[Source records]
★ ★ ★ ★ ★

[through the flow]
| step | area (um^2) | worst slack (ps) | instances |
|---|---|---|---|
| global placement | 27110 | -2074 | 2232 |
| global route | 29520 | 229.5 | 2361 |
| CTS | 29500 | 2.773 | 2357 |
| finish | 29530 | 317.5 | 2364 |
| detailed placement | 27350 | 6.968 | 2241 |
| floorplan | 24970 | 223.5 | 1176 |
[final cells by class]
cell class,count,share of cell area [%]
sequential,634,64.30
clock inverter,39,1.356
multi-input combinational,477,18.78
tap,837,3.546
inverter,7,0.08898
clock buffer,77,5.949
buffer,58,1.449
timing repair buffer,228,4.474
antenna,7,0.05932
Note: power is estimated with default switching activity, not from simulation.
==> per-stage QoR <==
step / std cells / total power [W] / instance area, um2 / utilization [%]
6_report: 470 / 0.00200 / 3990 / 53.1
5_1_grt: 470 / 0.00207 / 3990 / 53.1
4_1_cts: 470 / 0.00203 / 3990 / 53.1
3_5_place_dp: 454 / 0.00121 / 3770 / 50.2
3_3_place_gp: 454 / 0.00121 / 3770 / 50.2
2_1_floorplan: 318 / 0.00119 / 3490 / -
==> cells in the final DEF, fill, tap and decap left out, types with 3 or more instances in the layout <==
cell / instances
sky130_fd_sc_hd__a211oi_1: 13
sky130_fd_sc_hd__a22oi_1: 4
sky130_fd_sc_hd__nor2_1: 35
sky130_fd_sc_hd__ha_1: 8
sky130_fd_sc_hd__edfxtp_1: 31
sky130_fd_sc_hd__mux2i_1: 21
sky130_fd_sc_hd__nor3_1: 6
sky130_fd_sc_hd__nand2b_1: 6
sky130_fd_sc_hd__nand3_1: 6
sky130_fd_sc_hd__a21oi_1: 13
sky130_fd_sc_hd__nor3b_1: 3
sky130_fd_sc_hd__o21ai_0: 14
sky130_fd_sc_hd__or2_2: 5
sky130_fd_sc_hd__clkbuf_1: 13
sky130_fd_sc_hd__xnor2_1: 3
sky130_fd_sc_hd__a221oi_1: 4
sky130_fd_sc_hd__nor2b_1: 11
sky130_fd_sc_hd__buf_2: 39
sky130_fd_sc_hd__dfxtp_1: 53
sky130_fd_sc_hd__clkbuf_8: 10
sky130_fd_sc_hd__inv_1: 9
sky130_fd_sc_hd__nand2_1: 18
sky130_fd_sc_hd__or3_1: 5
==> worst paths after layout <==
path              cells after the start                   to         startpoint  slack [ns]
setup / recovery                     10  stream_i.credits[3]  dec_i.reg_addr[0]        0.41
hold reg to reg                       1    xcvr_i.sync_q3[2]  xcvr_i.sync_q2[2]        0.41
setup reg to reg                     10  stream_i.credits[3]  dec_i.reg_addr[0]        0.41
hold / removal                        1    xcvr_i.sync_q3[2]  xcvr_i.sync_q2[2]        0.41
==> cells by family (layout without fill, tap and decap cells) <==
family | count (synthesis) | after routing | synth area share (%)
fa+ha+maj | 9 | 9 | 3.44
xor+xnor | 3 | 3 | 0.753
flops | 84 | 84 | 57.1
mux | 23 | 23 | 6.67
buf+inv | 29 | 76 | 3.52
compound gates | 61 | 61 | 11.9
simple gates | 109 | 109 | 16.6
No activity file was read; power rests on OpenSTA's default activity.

★ ★ ★ ★ ★

Go through the data and retype all of it exactly.

[through the flow]
| step | area (um^2) | worst slack (ps) | instances |
|---|---|---|---|
| global placement | 27110 | -2074 | 2232 |
| global route | 29520 | 229.5 | 2361 |
| CTS | 29500 | 2.773 | 2357 |
| finish | 29530 | 317.5 | 2364 |
| detailed placement | 27350 | 6.968 | 2241 |
| floorplan | 24970 | 223.5 | 1176 |
[final cells by class]
cell class,count,share of cell area [%]
sequential,634,64.30
clock inverter,39,1.356
multi-input combinational,477,18.78
tap,837,3.546
inverter,7,0.08898
clock buffer,77,5.949
buffer,58,1.449
timing repair buffer,228,4.474
antenna,7,0.05932
Note: power is estimated with default switching activity, not from simulation.
==> per-stage QoR <==
step / std cells / total power [W] / instance area, um2 / utilization [%]
6_report: 470 / 0.00200 / 3990 / 53.1
5_1_grt: 470 / 0.00207 / 3990 / 53.1
4_1_cts: 470 / 0.00203 / 3990 / 53.1
3_5_place_dp: 454 / 0.00121 / 3770 / 50.2
3_3_place_gp: 454 / 0.00121 / 3770 / 50.2
2_1_floorplan: 318 / 0.00119 / 3490 / -
==> cells in the final DEF, fill, tap and decap left out, types with 3 or more instances in the layout <==
cell / instances
sky130_fd_sc_hd__a211oi_1: 13
sky130_fd_sc_hd__a22oi_1: 4
sky130_fd_sc_hd__nor2_1: 35
sky130_fd_sc_hd__ha_1: 8
sky130_fd_sc_hd__edfxtp_1: 31
sky130_fd_sc_hd__mux2i_1: 21
sky130_fd_sc_hd__nor3_1: 6
sky130_fd_sc_hd__nand2b_1: 6
sky130_fd_sc_hd__nand3_1: 6
sky130_fd_sc_hd__a21oi_1: 13
sky130_fd_sc_hd__nor3b_1: 3
sky130_fd_sc_hd__o21ai_0: 14
sky130_fd_sc_hd__or2_2: 5
sky130_fd_sc_hd__clkbuf_1: 13
sky130_fd_sc_hd__xnor2_1: 3
sky130_fd_sc_hd__a221oi_1: 4
sky130_fd_sc_hd__nor2b_1: 11
sky130_fd_sc_hd__buf_2: 39
sky130_fd_sc_hd__dfxtp_1: 53
sky130_fd_sc_hd__clkbuf_8: 10
sky130_fd_sc_hd__inv_1: 9
sky130_fd_sc_hd__nand2_1: 18
sky130_fd_sc_hd__or3_1: 5
==> worst paths after layout <==
path              cells after the start                   to         startpoint  slack [ns]
setup / recovery                     10  stream_i.credits[3]  dec_i.reg_addr[0]        0.41
hold reg to reg                       1    xcvr_i.sync_q3[2]  xcvr_i.sync_q2[2]        0.41
setup reg to reg                     10  stream_i.credits[3]  dec_i.reg_addr[0]        0.41
hold / removal                        1    xcvr_i.sync_q3[2]  xcvr_i.sync_q2[2]        0.41
==> cells by family (layout without fill, tap and decap cells) <==
family | count (synthesis) | after routing | synth area share (%)
fa+ha+maj | 9 | 9 | 3.44
xor+xnor | 3 | 3 | 0.753
flops | 84 | 84 | 57.1
mux | 23 | 23 | 6.67
buf+inv | 29 | 76 | 3.52
compound gates | 61 | 61 | 11.9
simple gates | 109 | 109 | 16.6
No activity file was read; power rests on OpenSTA's default activity.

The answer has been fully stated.